We will use the SVM method provided by scikit-learn and will split the dataset defined by X and y into a training set and a validation set.
In [ ]:
from sklearn import svm
from sklearn.model_selection import train_test_split
X_train, X_val, y_train, y_val = train_test_split(X,y,test_size=0.3)
X_train.shape, X_val.shape, y_train.shape, y_val.shape
Can you identify the number of items in the training and validation sets?
Let’s now fit an SVM model and print both the training accuracty and validation accuracy.
In [ ]:
model = svm.SVC(C=1)
model.fit(X_train,y_train)
yt_p = model.predict(X_train)
yv_p = model.predict(X_val)
print(‘Training Accuracy’, np.mean(yt_p==y_train))

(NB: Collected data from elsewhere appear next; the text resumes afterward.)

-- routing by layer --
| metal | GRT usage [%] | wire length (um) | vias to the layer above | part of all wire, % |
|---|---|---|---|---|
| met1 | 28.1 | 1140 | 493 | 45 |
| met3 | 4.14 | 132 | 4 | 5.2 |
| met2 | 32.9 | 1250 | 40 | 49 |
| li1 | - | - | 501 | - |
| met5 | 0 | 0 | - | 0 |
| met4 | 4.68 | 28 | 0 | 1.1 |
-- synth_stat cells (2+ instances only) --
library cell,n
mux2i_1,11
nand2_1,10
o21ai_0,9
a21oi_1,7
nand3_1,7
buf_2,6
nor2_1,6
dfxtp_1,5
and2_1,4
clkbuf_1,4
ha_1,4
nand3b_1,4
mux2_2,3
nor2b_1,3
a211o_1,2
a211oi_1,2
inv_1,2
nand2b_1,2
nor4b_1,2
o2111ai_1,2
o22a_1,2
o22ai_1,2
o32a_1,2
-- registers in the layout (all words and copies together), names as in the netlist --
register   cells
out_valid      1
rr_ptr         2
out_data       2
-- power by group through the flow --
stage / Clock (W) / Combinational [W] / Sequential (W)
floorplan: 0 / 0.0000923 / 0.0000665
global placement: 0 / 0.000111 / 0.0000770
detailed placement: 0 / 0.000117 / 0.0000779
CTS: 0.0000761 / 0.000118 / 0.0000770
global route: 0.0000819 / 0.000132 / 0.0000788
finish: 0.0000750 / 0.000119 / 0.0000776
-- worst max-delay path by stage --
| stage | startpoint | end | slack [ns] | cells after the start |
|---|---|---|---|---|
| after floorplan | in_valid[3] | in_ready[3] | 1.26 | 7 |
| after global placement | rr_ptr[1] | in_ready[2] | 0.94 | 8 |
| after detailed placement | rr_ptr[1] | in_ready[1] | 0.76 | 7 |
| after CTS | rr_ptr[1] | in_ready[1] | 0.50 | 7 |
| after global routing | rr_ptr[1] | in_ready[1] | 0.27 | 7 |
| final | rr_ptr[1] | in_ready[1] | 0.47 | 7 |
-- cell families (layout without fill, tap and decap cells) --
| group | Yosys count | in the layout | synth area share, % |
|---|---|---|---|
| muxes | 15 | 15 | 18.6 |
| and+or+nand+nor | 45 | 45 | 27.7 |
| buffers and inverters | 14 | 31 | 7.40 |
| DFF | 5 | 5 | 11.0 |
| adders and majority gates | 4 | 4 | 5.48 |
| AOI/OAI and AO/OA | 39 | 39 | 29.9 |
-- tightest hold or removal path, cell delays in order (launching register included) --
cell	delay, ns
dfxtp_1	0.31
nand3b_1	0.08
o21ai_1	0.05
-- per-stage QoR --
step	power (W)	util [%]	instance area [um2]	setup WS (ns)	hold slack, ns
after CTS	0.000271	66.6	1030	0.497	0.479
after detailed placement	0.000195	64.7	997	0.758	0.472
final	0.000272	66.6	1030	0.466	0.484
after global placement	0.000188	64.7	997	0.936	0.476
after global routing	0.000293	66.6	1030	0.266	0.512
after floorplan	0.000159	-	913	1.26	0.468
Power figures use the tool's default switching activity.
==> src/rtl/baud_tick_gen.sv <==
// ----------------------------------------------------------------------------
// baud_tick_gen
//
// Fractional-N oversample tick generator for a UART-style receiver or
// transmitter. A period counter produces one os_tick per oversample period.
// The period is div + frac/2^F clocks on average: each period lasts
// max(div,1) clocks, plus one extra clock whenever the fractional
// accumulator carries. Every OS-th os_tick is also flagged as bit_tick.
//
// A new divisor/fraction is written into shadow registers and only becomes
// active at a period boundary. The boundary is the next wrap, a sync pulse,
// or an idle (en=0) cycle. This keeps a single period from mixing the old
// and new divisors.
//
// Parameters
//   N        integer divisor width
//   F        fractional divisor width (fraction unit = 1/2^F clock)
//   OS       oversample ticks per bit (power of two, >= 2)
//   OSW      width of os_cnt, log2(OS)
//   DEF_DIV  divisor loaded at reset
//   DEF_FRAC fraction loaded at reset
//
// Ports
//   clk         in   sole clock, rising edge
//   reset       in   synchronous active-high reset
//   en          in   count enable; low holds the counter and blocks ticks
//   sync        in   one-cycle phase restart (start-bit alignment)
//   cfg_wr      in   one-cycle write strobe for cfg_div / cfg_frac
//   cfg_div     in   [N-1:0] integer part of the oversample period
//   cfg_frac    in   [F-1:0] fractional part of the oversample period
//   os_tick     out  registered one-cycle oversample tick
//   bit_tick    out  registered one-cycle bit tick (every OS-th os_tick)
//   os_cnt      out  [OSW-1:0] current oversample index
//   cfg_pending out  shadow configuration written but not yet active
// ----------------------------------------------------------------------------
module baud_tick_gen #(
   parameter int N        = 16,
   parameter int F        = 4,
   parameter int OS       = 16,
   parameter int OSW      = 4,
   parameter int DEF_DIV  = 32'sd163,
   parameter int DEF_FRAC = 32'sd0
) (
   input  logic           clk,
   input  logic           reset,
   input  logic           en,
   input  logic           sync,
   input  logic           cfg_wr,
   input  logic [N-1:0]   cfg_div,
   input  logic [F-1:0]   cfg_frac,
   output logic           os_tick,
   output logic           bit_tick,
   output logic [OSW-1:0] os_cnt,
   output logic           cfg_pending
);

   localparam logic [N-1:0]   DEF_DIV_V  = DEF_DIV[N-1:0];
   localparam logic [F-1:0]   DEF_FRAC_V = DEF_FRAC[F-1:0];
   localparam logic [N-1:0]   DIV_ONE    = {{(N-1){1'b0}}, 1'b1};
   localparam logic [N:0]     X_ONE      = {{N{1'b0}}, 1'b1};
   localparam logic [OSW-1:0] OS_ONE     = {{(OSW-1){1'b0}}, 1'b1};
   localparam logic [OSW-1:0] OS_LAST    = {OSW{1'b1}};

   // ------------------------------------------------------------------------
   // State
   // ------------------------------------------------------------------------
   logic [N:0]     x;          // position inside the current period
   logic [F-1:0]   acc;        // fractional accumulator
   logic           ext;        // carry: current period is one clock longer
   logic [N-1:0]   div_r;      // active integer divisor
   logic [F-1:0]   frac_r;     // active fraction
   logic [N-1:0]   div_s;      // shadow integer divisor (register)
   logic [F-1:0]   frac_s;     // shadow fraction (register)

   // ------------------------------------------------------------------------
   // Combinational helpers
   // ------------------------------------------------------------------------
   logic [N-1:0]   div_eff_s;
   logic [N:0]     period_s;
   logic [N:0]     last_s;
   logic           wrap_s;
   logic           apply_s;
   logic [F:0]     frac_sum_s;

   logic [N:0]     x_nxt_s;
   logic [F-1:0]   acc_nxt_s;
   logic           ext_nxt_s;
   logic [OSW-1:0] os_cnt_nxt_s;
   logic           os_tick_nxt_s;
   logic           bit_tick_nxt_s;

   logic [N-1:0]   div_r_nxt_s;
   logic [F-1:0]   frac_r_nxt_s;
   logic [N-1:0]   div_s_nxt_s;
   logic [F-1:0]   frac_s_nxt_s;
   logic           pending_nxt_s;

   // Period length and wrap detection for the current period.
   always_comb begin
      // A zero divisor is treated as one so the counter always makes progress.
      if (div_r == {N{1'b0}}) begin
         div_eff_s = DIV_ONE;
      end else begin
         div_eff_s = div_r;
      end
      // One bit wider than the divisor so div + carry can never overflow.
      period_s   = {1'b0, div_eff_s} + {{N{1'b0}}, ext};
      last_s     = period_s - X_ONE;
      // ">=" rather than "==": if the divisor shrinks while idle and x is
      // already past the new end, the period still closes immediately.
      wrap_s     = en & ~sync & (x >= last_s);
      // The wrap that closes a period always uses the fraction of that period.
      frac_sum_s = {1'b0, acc} + {1'b0, frac_r};
      // A pending configuration goes live at any period boundary.
      apply_s    = cfg_pending & (wrap_s | sync | ~en);
   end

   // Next state of the period counter, accumulator, index and tick flags.
   always_comb begin
      x_nxt_s        = x;
      acc_nxt_s      = acc;
      ext_nxt_s      = ext;
      os_cnt_nxt_s   = os_cnt;
      os_tick_nxt_s  = 1'b0;
      bit_tick_nxt_s = 1'b0;
      if (sync) begin
         // Phase restart: discard the partial period, no tick this cycle.
         x_nxt_s      = {(N+1){1'b0}};
         acc_nxt_s    = {F{1'b0}};
         ext_nxt_s    = 1'b0;
         os_cnt_nxt_s = {OSW{1'b0}};
      end else if (!en) begin
         // Idle: everything holds, ticks stay low.
         x_nxt_s      = x;
         os_cnt_nxt_s = os_cnt;
      end else if (wrap_s) begin
         x_nxt_s        = {(N+1){1'b0}};
         acc_nxt_s      = frac_sum_s[F-1:0];
         ext_nxt_s      = frac_sum_s[F];
         os_cnt_nxt_s   = os_cnt + OS_ONE;   // OS is a power of two: natural wrap
         os_tick_nxt_s  = 1'b1;
         bit_tick_nxt_s = (os_cnt == OS_LAST);
      end else begin
         x_nxt_s = x + X_ONE;
      end
   end

   // Next state of the active/shadow configuration and the pending flag.
   always_comb begin
      div_r_nxt_s   = div_r;
      frac_r_nxt_s  = frac_r;
      div_s_nxt_s   = div_s;
      frac_s_nxt_s  = frac_s;
      pending_nxt_s = cfg_pending;
      if (cfg_wr && sync) begin
         // Write coincident with a phase restart: new values are live at once.
         div_r_nxt_s   = cfg_div;
         frac_r_nxt_s  = cfg_frac;
         div_s_nxt_s   = cfg_div;
         frac_s_nxt_s  = cfg_frac;
         pending_nxt_s = 1'b0;
      end else if (apply_s && cfg_wr) begin
         // The older pending write goes live; the new one waits its turn.
         div_r_nxt_s   = div_s;
         frac_r_nxt_s  = frac_s;
         div_s_nxt_s   = cfg_div;
         frac_s_nxt_s  = cfg_frac;
         pending_nxt_s = 1'b1;
      end else if (apply_s) begin
         div_r_nxt_s   = div_s;
         frac_r_nxt_s  = frac_s;
         pending_nxt_s = 1'b0;
      end else if (cfg_wr) begin
         // A repeated write simply overwrites the shadow; last write wins.
         div_s_nxt_s   = cfg_div;
         frac_s_nxt_s  = cfg_frac;
         pending_nxt_s = 1'b1;
      end else begin
         pending_nxt_s = cfg_pending;
      end
   end

   // Period counter, accumulator, oversample index and registered ticks.
   always_ff @(posedge clk) begin
      if (reset) begin
         x        <= {(N+1){1'b0}};
         acc      <= {F{1'b0}};
         ext      <= 1'b0;
         os_cnt   <= {OSW{1'b0}};
         os_tick  <= 1'b0;
         bit_tick <= 1'b0;
      end else begin
         x        <= x_nxt_s;
         acc      <= acc_nxt_s;
         ext      <= ext_nxt_s;
         os_cnt   <= os_cnt_nxt_s;
         os_tick  <= os_tick_nxt_s;
         bit_tick <= bit_tick_nxt_s;
      end
   end

   // Active and shadow divisor registers plus the pending flag.
   always_ff @(posedge clk) begin
      if (reset) begin
         div_r       <= DEF_DIV_V;
         frac_r      <= DEF_FRAC_V;
         div_s       <= DEF_DIV_V;
         frac_s      <= DEF_FRAC_V;
         cfg_pending <= 1'b0;
      end else begin
         div_r       <= div_r_nxt_s;
         frac_r      <= frac_r_nxt_s;
         div_s       <= div_s_nxt_s;
         frac_s      <= frac_s_nxt_s;
         cfg_pending <= pending_nxt_s;
      end
   end

endmodule

==> config.mk <==
export PLATFORM = sky130hd
export DESIGN_NAME = baud_tick_gen
export DESIGN_NICKNAME = d
export VERILOG_FILES = /design/src/rtl/baud_tick_gen.sv
export SDC_FILE = /design/constraint.sdc
export NUM_CORES = 1
export LEC_CHECK = 0
export BUFFER_PORTS_ARGS = -buffer_cell sky130_fd_sc_hd__buf_4
export CAP_MARGIN = 20
export CORE_ASPECT_RATIO = 0.8
export CORE_MARGIN = 10
export CORE_UTILIZATION = 52
export DETAILED_ROUTE_END_ITERATION = 16
export GPL_ROUTABILITY_DRIVEN = 0
export PLACE_DENSITY = 0.7
export SLEW_MARGIN = 20
export SYNTH_ARGS = -nofsm -noshare
export SYNTH_HDL_FRONTEND = slang
export SYNTH_SLANG_ARGS = --single-unit
==> constraint.sdc <==
create_clock -name clk -period 10.7 [get_ports clk]
set_input_delay 2.675 -clock clk [delete_from_list [all_inputs] [get_ports clk]]
set_output_delay 2.675 -clock clk [all_outputs]
set_load 0.05 [all_outputs]
==> impl_summary.md <==
Setup path
For flop-to-flop paths, the worst setup slack is 5.86 ns. The slowest stage of the critical path is the o211ai_4 cell. In this run the critical register-to-register path is captured at div_r[5]$_SDFFE_PP1P_. The kind of end point of the critical path is a flop. The launch point of the worst reg-to-reg path is div_r[12]$_SDFFE_PP0P_. By instance count, the cell type seen most on the critical path is ha_1. Traced cell by cell, the critical path runs through or4_1, o41a_1, ha_1, ha_1, nand2b_1, nor4_1, nand2b_1, or2_1, nor2_1, xnor2_1, ha_1, nand2_1, nor2_1, o21ai_1, o211ai_4, nand2_1, mux2i_1. The combined buffer and inverter count along the critical path is 0. The length in cells of the worst reg-to-reg path is 17.

The required time reported for the critical path endpoint is 10.91 ns. For the worst setup path, the data arrival time is 5.05 ns. The worst-path maximum fanout is 33.

The stage delay of the slowest cell on the critical path is 0.87 ns. STA classifies the critical path startpoint as a flop. The worst setup path is of the reg2reg kind.

The kind of cell adding the most delay to the critical path is simple AND/OR/NAND/NOR gates.

Finish
Counting the fill cells in the layout gives 618. At the end of the flow, the number of nets in the layout was 481. In the final layout, the share of cells above drive strength 1 is 17.5%. The sequential cells in the finished layout cover a total of 1380 µm². In the final layout, the multi-input gates occupy 2310 µm². The antenna diode instance count is 0. The layout overhead on the synthesized area is 11.1%.

Job
The max-cap violation count is 0.

Global routing
The first-pass GRT wire length is 13.5 mm. After global routing the overflow that remains totals 0. The aggregate global-route resource usage is 14.5%.

The maximum number of pins on one net before global-route repair is 49. The via count of the first global-routing pass came to 2882. The initial antenna violation count is 0.

Routing
In the routed layout, each cell is associated on average with a via count of 5.67. The first-pass iteration count of the detailed router is 4. The via count of the routed design is 2958. Once detail routing completed, the nets flagged for antenna violations numbered 0. The initial DRC count is 167. The final wirelength is 7.94 mm. In the final routed layout, each cell accounts on average for 15.2 µm. The post-detailed-route DRC marker count is 0.

Timing
The shortest period the worst path allows is 4.84 ns. The maximum achievable frequency is 0.207 GHz. The max-slew violation total from the final report is 0.

The count of final hold-check violations is 0. Summed over all failing endpoints, the final setup total negative slack is 0 ns. The setup violation total in the final timing report is 0. The headroom to the max-slew limit is 29.6%. Setup repair after global routing left no endpoint under its margin. The worst-case clock skew is 0.00964 ns. The part of the cycle the worst path needs is 45.2%.

For the pin with the worst max-slew slack, the measured transition is 1.05 ns.

Hold path
The startpoint identified for the worst hold timing path is ext$_SDFFE_PP0P_. The count of cells along the worst hold path is 2. The worst hold path belongs to the class reg2reg. The capture endpoint of the worst hold path is ext$_SDFFE_PP0P_.

Power and ir drop
Power comes to 0.567 mW. Summed over all cells, the static leakage comes to 1.72 nW. Power spread over the standard cell area amounts to 133 nW/µm². The peak supply drop is 0.0796 mV.

Clocking
TritonCTS built the clock tree. The root buffer selected by CTS is clkbuf_8. In this run the deepest clock path goes through 2 buffers.

The buffer count from post-CTS setup fixing is 0. The clock insertion delay at the later pin of the skew report is 0.35 ns. After clock tree synthesis, the clock-pin slew on the worst setup and hold paths is 0.08 ns. For this design, the CTS-stage hold fixing added 0 buffers. Post-CTS repair changed the size of 0 cells. Counting the buffers created by CTS gives 9. The level count of the clock H-tree is 3. The number of clock sinks is 69.

Logic synthesis
The synthesized design contains 69 register bits. The combinational family with the most area after synthesis is compound AO/OA/AOI/OAI gates. The summed instance area of the synthesized netlist is 3850 µm². Yosys printed 0 warnings.

The share of cell area taken by muxes after synthesis is 9.36%. Summing the sequential cell areas from Yosys gives 35.9% of the chip area. Summing the areas of all compound-gate instances in the mapped netlist gives 18.7% of the synthesized area. The area fraction in and, or, nand and nor cells after synthesis is 17.0%. Synthesis produced 410 cells. The post-synthesis cell type count is 49.

A synthesized cell averages 9.39 µm². Of the total synthesized cell area, the portion taken by full adders, half adders and majority gates is 8.65%. When the netlist entered floorplanning its net count stood at 461. The xor and xnor area share after synthesis is 6.37%.

Placed design
Detailed placement ended at an HPWL of 5.73 mm. The number of port buffers is 31.

Floorplan
The area of the die is 11300 µm². For this design the top-level I/O count stands at 32. The x dimension of the die is 116 µm. The initial core utilization is 54.8%. The chip height is 97.0 µm. The floorplan has 27 rows.

The core area is 7030 µm².

Outcome
The flow ran to the end, and the final reports show no timing, DRC or antenna violations.
report_power, final:
part | internal (mW) | switching, mW
Sequential | 0.268 | 0.00970
Combinational | 0.0323 | 0.0415
Clock | 0.110 | 0.106
worst reg2reg max path, stage by stage (launching register included):
cell	delay, ns
dfxtp_1	0.36
or4_1	0.59
o41a_1	0.44
ha_1	0.22
ha_1	0.21
nand2b_1	0.11
nor4_1	0.07
nand2b_1	0.13
or2_1	0.16
nor2_1	0.06
xnor2_1	0.13
ha_1	0.29
nand2_1	0.07
nor2_1	0.24
o21ai_1	0.21
o211ai_4	0.87
nand2_1	0.35
mux2i_1	0.20
metal layers:
metal,track usage (%),routed length [µm],vias up
li1,-,-,1529
met1,19.7,4120,1375
met2,21.2,3420,48
met3,4.50,326,6
met4,4.29,76,0
met5,0,0,-
registers in the layout, indices dropped and copies added (netlist names):
name / flops
div_r: 16
frac_s: 4
bit_tick: 1
ext: 1
os_tick: 1
acc: 4
div_s: 16
os_cnt: 4
frac_r: 4
cfg_pending: 1
x: 17
worst max path at each step:
stage / cells after the start / start / to / slack, ns
floorplan: 18 / div_r[12]$_SDFFE_PP0P_ / div_r[2]$_SDFFE_PP0P_ / 6.76
global placement: 6 / cfg_wr / div_r[5]$_SDFFE_PP1P_ / 5.80
detailed placement: 6 / cfg_wr / div_r[1]$_SDFFE_PP1P_ / 5.74
CTS: 17 / div_r[12]$_SDFFE_PP0P_ / div_r[7]$_SDFFE_PP1P_ / 5.84
global route: 17 / div_r[7]$_SDFFE_PP1P_ / div_r[7]$_SDFFE_PP1P_ / 5.54
finish: 17 / div_r[12]$_SDFFE_PP0P_ / div_r[5]$_SDFFE_PP1P_ / 5.86
cells in the final DEF, fill, tap and decap left out, types with 2 or more instances in the layout:
cell type    n
dfxtp_1     69
nor2_1      50
mux2i_1     36
a21oi_1     34
buf_4       32
ha_1        25
nand2_1     17
xnor2_1     16
a311oi_2    16
nand3_1     15
xor2_1      12
inv_1       10
o21ai_1      9
clkbuf_8     9
nand4_1      8
nor3_1       7
nor2b_1      7
or3_1        5
o21ai_0      5
and3_1       5
a211oi_1     5
nand2b_1     4
a211o_1      4
nor4_1       3
a211oi_2     3
or4_1        2
clkinvlp_4   2
inv_6        2
layout make-up:
class | count | share of cell area [%]
clock inverter | 6 | 1.67
multi-input combinational | 308 | 54.0
inverter | 10 | 0.878
tap | 87 | 2.55
timing repair buffer | 32 | 5.62
sequential | 69 | 32.3
clock buffer | 10 | 2.98
metrics by stage:
step                      worst slack, ns  util [%]  cells  area, µm²  hold WS (ns)
final                                5.86      60.9    522       4280         0.489
after global routing                 5.54      60.9    522       4280         0.497
after CTS                            5.84      60.9    522       4280         0.487
after detailed placement             5.74      58.0    506       4080         0.473
after global placement               5.80      58.0    506       4080         0.466
after floorplan                      6.76         -    410       3850         0.454
logic make-up (layout without fill, tap and decap cells):
kind of cell	after synthesis	in the layout
fa+ha+maj	26	26
buf+inv	33	58
compound gates	86	86
simple gates	132	132
flops	69	69
xor+xnor	28	28
mux	36	36
Yosys cell counts (all sizes together):
library cell | instances | area share, %
fa | 1 | 0.52
a31oi | 1 | 0.16
or3 | 5 | 0.81
xnor2 | 16 | 3.6
mux2i | 36 | 9.4
and4 | 2 | 0.52
nand2b | 4 | 0.65
and3 | 5 | 0.81
nor4 | 4 | 0.81
nor2 | 51 | 5.0
o211ai | 2 | 0.75
and2 | 1 | 0.23
a21boi | 1 | 0.20
a211o | 4 | 0.91
o41ai | 1 | 0.42
or4 | 2 | 0.39
nand2 | 17 | 1.7
clkbuf | 15 | 1.5
a311oi | 17 | 6.9
nor2b | 7 | 1.1
a21oi | 34 | 4.4
o21ai | 15 | 2.0
o21a | 1 | 0.39
buf | 8 | 1.6
ha | 25 | 8.1
nor4b | 1 | 0.23
a211oi | 8 | 2.0
xor2 | 12 | 2.7
or2 | 2 | 0.33
dfxtp | 69 | 36
nand3 | 15 | 2.0
nor3 | 7 | 0.91
o41a | 1 | 0.29
nand3b | 1 | 0.20
a21o | 1 | 0.20
nand4 | 8 | 1.3
inv | 10 | 0.98
Note: power is estimated with default switching activity, not from simulation.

print(‘Validation Accuracy’, np.mean(yv_p==y_val))
Compare the training and validation accuracies. What do you observe? What do you think the accuracy of a random classifier would be?
Let’s normalise the predictors, to see if the performance improves.
In [ ]:
mean = X_train.mean(0)
sd = X_train.std(0)
X_train = (X_train-mean)/sd
X_val = (X_val-mean)/sd
model = svm.SVC(C=1,gamma=2)
model.fit(X_train,y_train)
yt_p = model.predict(X_train)
yv_p = model.predict(X_val)
print(‘Training Accuracy’, np.mean(yt_p==y_train))
print(‘Validation Accuracy’, np.mean(yv_p==y_val))
Once again, compare the training and validation accuracies. Do you think this classifier is better than the previous one? What could you do to build a better classifier?